==> config.mk <==
export PLATFORM = sky130hd
export DESIGN_NAME = mdio_phy_slave
export DESIGN_NICKNAME = d
export VERILOG_FILES = /design/src/rtl/mdio_phy_slave.sv
export SDC_FILE = /design/constraint.sdc
export NUM_CORES = 1
export LEC_CHECK = 0
export ABC_AREA = 1
export BUFFER_PORTS_ARGS = -buffer_cell sky130_fd_sc_hd__buf_2
export CAP_MARGIN = 20
export CORE_ASPECT_RATIO = 0.9
export CORE_MARGIN = 1
export CORE_UTILIZATION = 40
export DETAILED_ROUTE_END_ITERATION = 16
export SYNTH_ARGS = -nofsm -noshare
export SYNTH_HDL_FRONTEND = slang
export SYNTH_SLANG_ARGS = --single-unit
==> constraint.sdc <==
create_clock -name CLK -period 24.3 [get_ports CLK]
set_input_delay 7.29 -clock CLK [delete_from_list [all_inputs] [get_ports CLK]]
set_output_delay 7.29 -clock CLK [all_outputs]
set_load 0.01 [all_outputs]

════════

▶ [PROBLEM]: Each record above has to be repeated word for word.

▶ [REPLY TO THE EXERCISE]:
==> config.mk <==
export PLATFORM = sky130hd
export DESIGN_NAME = mdio_phy_slave
export DESIGN_NICKNAME = d
export VERILOG_FILES = /design/src/rtl/mdio_phy_slave.sv
export SDC_FILE = /design/constraint.sdc
export NUM_CORES = 1
export LEC_CHECK = 0
export ABC_AREA = 1
export BUFFER_PORTS_ARGS = -buffer_cell sky130_fd_sc_hd__buf_2
export CAP_MARGIN = 20
export CORE_ASPECT_RATIO = 0.9
export CORE_MARGIN = 1
export CORE_UTILIZATION = 40
export DETAILED_ROUTE_END_ITERATION = 16
export SYNTH_ARGS = -nofsm -noshare
export SYNTH_HDL_FRONTEND = slang
export SYNTH_SLANG_ARGS = --single-unit
==> constraint.sdc <==
create_clock -name CLK -period 24.3 [get_ports CLK]
set_input_delay 7.29 -clock CLK [delete_from_list [all_inputs] [get_ports CLK]]
set_output_delay 7.29 -clock CLK [all_outputs]
set_load 0.01 [all_outputs]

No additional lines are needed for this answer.